Re: [fonc] Earley Parsing Explained (incomplete first draft)

2014-09-21 Thread Josh Grams
On 2014-09-20 07:59PM, Loup Vaillant-David wrote:
By default, Earley recognisers store their Earley items in such a way
that reconstruction (or back pointer following) happens from right to
left.  Which means the first ambiguities will be detected at the *end*
of the parse.

But a depth-first traversal turns that around.

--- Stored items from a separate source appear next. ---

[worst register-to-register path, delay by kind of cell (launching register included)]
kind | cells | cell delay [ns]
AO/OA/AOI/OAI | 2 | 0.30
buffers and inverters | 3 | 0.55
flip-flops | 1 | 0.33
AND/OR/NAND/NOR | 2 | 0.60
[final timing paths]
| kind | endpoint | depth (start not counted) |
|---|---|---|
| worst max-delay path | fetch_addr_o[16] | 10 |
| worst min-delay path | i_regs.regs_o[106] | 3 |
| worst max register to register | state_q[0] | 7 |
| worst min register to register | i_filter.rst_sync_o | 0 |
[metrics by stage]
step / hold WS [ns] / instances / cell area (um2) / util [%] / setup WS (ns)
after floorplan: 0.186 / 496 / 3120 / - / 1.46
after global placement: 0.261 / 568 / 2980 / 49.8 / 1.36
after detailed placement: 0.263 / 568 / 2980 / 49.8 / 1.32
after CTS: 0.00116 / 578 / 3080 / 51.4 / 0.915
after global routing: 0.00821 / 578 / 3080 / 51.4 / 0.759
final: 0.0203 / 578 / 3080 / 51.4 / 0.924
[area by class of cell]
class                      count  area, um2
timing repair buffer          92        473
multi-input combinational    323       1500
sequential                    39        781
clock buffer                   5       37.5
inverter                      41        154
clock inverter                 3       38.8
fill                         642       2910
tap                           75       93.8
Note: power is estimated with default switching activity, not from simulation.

In parsing expression grammars, it's very intuitive.  Imagine you
parse this rule:

  A - B C D

So you parse B, then C, then D (they are written in that order, after
all).  If you detect an ambiguity in B (or anything below it),
prioritised choice will take care of it.  Now imagine there are two
ways to parse the following input:

   _B_ _C_ _D_-- first  possibility
  /   \   /   \   /   \
  a   b   c   d   e   f   -- input
  \___/   |   \___/
  B   C D -- second possibility

The left back pointers move back through the rule. So a pre-order
traversal will go like this (I'm using tildes because it was
annoying to copy/paste the bullet):

A - B C D ~  -- at this step you apply A = B C D.
A - B C ~ D
A - B ~ C D
A - ~ B C D
No more left pointers, so return back up to A - B ~ C D.
Follow its right pointer to B ... ambiguous! So choose between:

B - a b ~
B - a b c ~

Then return back up to A - B C ~ D and follow its right pointer
to deal with C, etc.

--Josh
___
fonc mailing list
fonc@vpri.org
http://vpri.org/mailman/listinfo/fonc


Re: [fonc] Earley Parsing Explained (incomplete first draft)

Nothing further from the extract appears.